Close friend Ainsley Millard (12) admires Brooklyn because of her ability to do what is right despite possible judgment in the face of others.

“She definitely does not care about what other people think, which I think is really admirable, because she’s always willing to do the right thing, even if that means people will see her in a different light,” Ainsley said. “She’s very hardworking and very emotionally driven. I think that’s a good thing because she makes it so that she’s very passionate and caring about everything that she partakes in.”

Having taught Brooklyn in both her eighth and 11th grade, upper school biology teacher Dr. Thomas Artiss witnessed Brooklyn’s self-growth from the middle school to upper school.

“Brooklyn is fundamentally the same as she was in middle school; a young woman brimming with passion and potential,” Dr. Artiss said. “What has changed is the degree to which she is getting involved with her passions. She is developing skills and building confidence that is enabling her to lead others and to engage in topics and issues that are passionate to her.”

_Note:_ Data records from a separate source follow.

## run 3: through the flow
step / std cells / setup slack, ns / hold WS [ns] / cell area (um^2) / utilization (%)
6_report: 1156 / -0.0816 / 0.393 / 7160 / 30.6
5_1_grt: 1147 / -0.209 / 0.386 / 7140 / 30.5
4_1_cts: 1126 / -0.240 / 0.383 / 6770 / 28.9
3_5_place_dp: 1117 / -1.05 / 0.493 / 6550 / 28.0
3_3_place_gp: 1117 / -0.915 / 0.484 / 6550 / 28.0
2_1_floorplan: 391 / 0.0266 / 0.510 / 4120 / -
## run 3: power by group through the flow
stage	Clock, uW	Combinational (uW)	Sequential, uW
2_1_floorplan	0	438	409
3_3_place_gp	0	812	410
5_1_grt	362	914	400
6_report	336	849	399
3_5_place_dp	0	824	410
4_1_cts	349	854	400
[config.mk]
export PLATFORM = sky130hd
export DESIGN_NAME = vram_cpu_port
export DESIGN_NICKNAME = d
export VERILOG_FILES = /design/src/rtl/vram_cpu_port_pkg.sv /design/src/rtl/vram_cpu_port.sv
export SDC_FILE = /design/constraint.sdc
export NUM_CORES = 1
export LEC_CHECK = 0
export BUFFER_PORTS_ARGS = -buffer_cell sky130_fd_sc_hd__buf_4
export CAP_MARGIN = 25
export CORE_ASPECT_RATIO = 1.75
export CORE_MARGIN = 2
export CORE_UTILIZATION = 47
export DETAILED_ROUTE_END_ITERATION = 10
export HOLD_SLACK_MARGIN = 0.15
export PLACE_DENSITY = 0.78
export SLEW_MARGIN = 20
export SYNTH_ARGS = -nofsm -noshare
export SYNTH_HDL_FRONTEND = slang
export SYNTH_SLANG_ARGS = --single-unit
[constraint.sdc]
create_clock -name clk -period 1.7 [get_ports clk]
set_input_delay 0.255 -clock clk [delete_from_list [all_inputs] [get_ports clk]]
set_output_delay 0.255 -clock clk [all_outputs]
set_load 0.005 [all_outputs]
[src/rtl/vram_cpu_port_pkg.sv]
// Shared types and constants for the CPU-side VRAM access port.
// Holds the access FSM encoding, control-byte opcodes and address helpers.
package vram_cpu_port_pkg;

    localparam int DATA_W = 8;
    localparam int ADDR_W = 16;
    localparam int REG_W  = 6;

    typedef enum logic [1:0] {
        ST_IDLE    = 2'd0,
        ST_WR_PEND = 2'd1,
        ST_RD_PEND = 2'd2,
        ST_RD_WAIT = 2'd3
    } state_t;

    // Opcode carried in bits [7:6] of the second control byte
    localparam logic [1:0] CC_RD_SETUP = 2'b00;
    localparam logic [1:0] CC_WR_SETUP = 2'b01;
    localparam logic [1:0] CC_REG_WR   = 2'b10;
    localparam logic [1:0] CC_NOP      = 2'b11;

    function automatic logic [ADDR_W-1:0] setup_addr(
        input logic [1:0]        page,
        input logic [5:0]        mid,
        input logic [DATA_W-1:0] lo
    );
        return {page, mid, lo};
    endfunction

    // Natural 16-bit wrap from 0xFFFF to 0x0000
    function automatic logic [ADDR_W-1:0] addr_inc(input logic [ADDR_W-1:0] a);
        return a + 16'd1;
    endfunction

endpackage

[src/rtl/vram_cpu_port.sv]
// CPU access port into VRAM: two-byte control protocol, read-ahead data port,
// and a small FSM that waits for the arbiter slot before strobing the RAM.
module vram_cpu_port
    import vram_cpu_port_pkg::*;
(
    input  logic              clk,
    input  logic              reset,
    input  logic              cpu_req,
    input  logic              cpu_wr,
    input  logic              cpu_mode,
    input  logic [DATA_W-1:0] cpu_din,
    output logic [DATA_W-1:0] cpu_dout,
    output logic              busy,
    output logic              ovr,
    input  logic [1:0]        addr_hi,
    input  logic [DATA_W-1:0] status_in,
    output logic              status_rd,
    output logic              reg_we,
    output logic [REG_W-1:0]  reg_addr,
    output logic [DATA_W-1:0] reg_data,
    input  logic              vram_gnt,
    output logic              vram_we,
    output logic              vram_re,
    output logic [ADDR_W-1:0] vram_addr,
    output logic [DATA_W-1:0] vram_dout,
    input  logic [DATA_W-1:0] vram_din
);

    state_t              state;
    logic                ff;
    logic [DATA_W-1:0]   lo_byte;
    logic [DATA_W-1:0]   rd_buf;
    logic [DATA_W-1:0]   wr_buf;
    logic [ADDR_W-1:0]   addr;
    logic                accept;

    assign busy   = (state != ST_IDLE);
    assign accept = cpu_req && !busy;

    // RAM strobes only ever come from mutually exclusive states
    assign vram_we   = (state == ST_WR_PEND) && vram_gnt;
    assign vram_re   = (state == ST_RD_PEND) && vram_gnt;
    assign vram_addr = addr;
    assign vram_dout = wr_buf;

    always_ff @(posedge clk) begin
        if (reset) begin
            state     <= ST_IDLE;
            ff        <= 1'b0;
            ovr       <= 1'b0;
            addr      <= '0;
            lo_byte   <= '0;
            rd_buf    <= '0;
            wr_buf    <= '0;
            cpu_dout  <= '0;
            reg_we    <= 1'b0;
            status_rd <= 1'b0;
            reg_addr  <= '0;
            reg_data  <= '0;
        end else begin
            reg_we    <= 1'b0;
            status_rd <= 1'b0;

            if (cpu_req && busy)
                ovr <= 1'b1;

            unique case (state)
                ST_IDLE: begin
                    if (accept) begin
                        if (cpu_mode) begin
                            if (cpu_wr) begin
                                if (!ff) begin
                                    lo_byte <= cpu_din;
                                    ff      <= 1'b1;
                                end else begin
                                    ff <= 1'b0;
                                    case (cpu_din[7:6])
                                        CC_RD_SETUP: begin
                                            addr  <= setup_addr(addr_hi, cpu_din[5:0], lo_byte);
                                            state <= ST_RD_PEND;
                                        end
                                        CC_WR_SETUP: begin
                                            addr <= setup_addr(addr_hi, cpu_din[5:0], lo_byte);
                                        end
                                        CC_REG_WR: begin
                                            reg_we   <= 1'b1;
                                            reg_addr <= cpu_din[5:0];
                                            reg_data <= lo_byte;
                                        end
                                        default: ;
                                    endcase
                                end
                            end else begin
                                cpu_dout  <= status_in;
                                status_rd <= 1'b1;
                                ff        <= 1'b0;
                            end
                        end else begin
                            // Data port: writes also refresh the read-ahead buffer
                            ff <= 1'b0;
                            if (cpu_wr) begin
                                rd_buf <= cpu_din;
                                wr_buf <= cpu_din;
                                state  <= ST_WR_PEND;
                            end else begin
                                cpu_dout <= rd_buf;
                                state    <= ST_RD_PEND;
                            end
                        end
                    end
                end
                ST_WR_PEND: begin
                    if (vram_gnt) begin
                        addr  <= addr_inc(addr);
                        state <= ST_IDLE;
                    end
                end
                ST_RD_PEND: begin
                    if (vram_gnt)
                        state <= ST_RD_WAIT;
                end
                ST_RD_WAIT: begin
                    // RAM data is valid the cycle after the granted read
                    rd_buf <= vram_din;
                    addr   <= addr_inc(addr);
                    state  <= ST_IDLE;
                end
                default: state <= ST_IDLE;
            endcase
        end
    end

endmodule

Through learning to perform under pressure, Brooklyn further built confidence in herself and her team. For her, the unmistakable feeling of a full-out performance makes the stress and nerves worth enduring.

“Even if I’m freaking out right before the performance or thinking that I’ll forget all the dance moves, I’m going to have to go out there,” Brooklyn said. “Afterwards, I’m always like, ‘Oh, that was not that bad.’ I’ve worked on not psyching myself out for so many things and going through with it and seeing what happens, no matter the cause. Dance is something that I’ll definitely keep on doing forever.”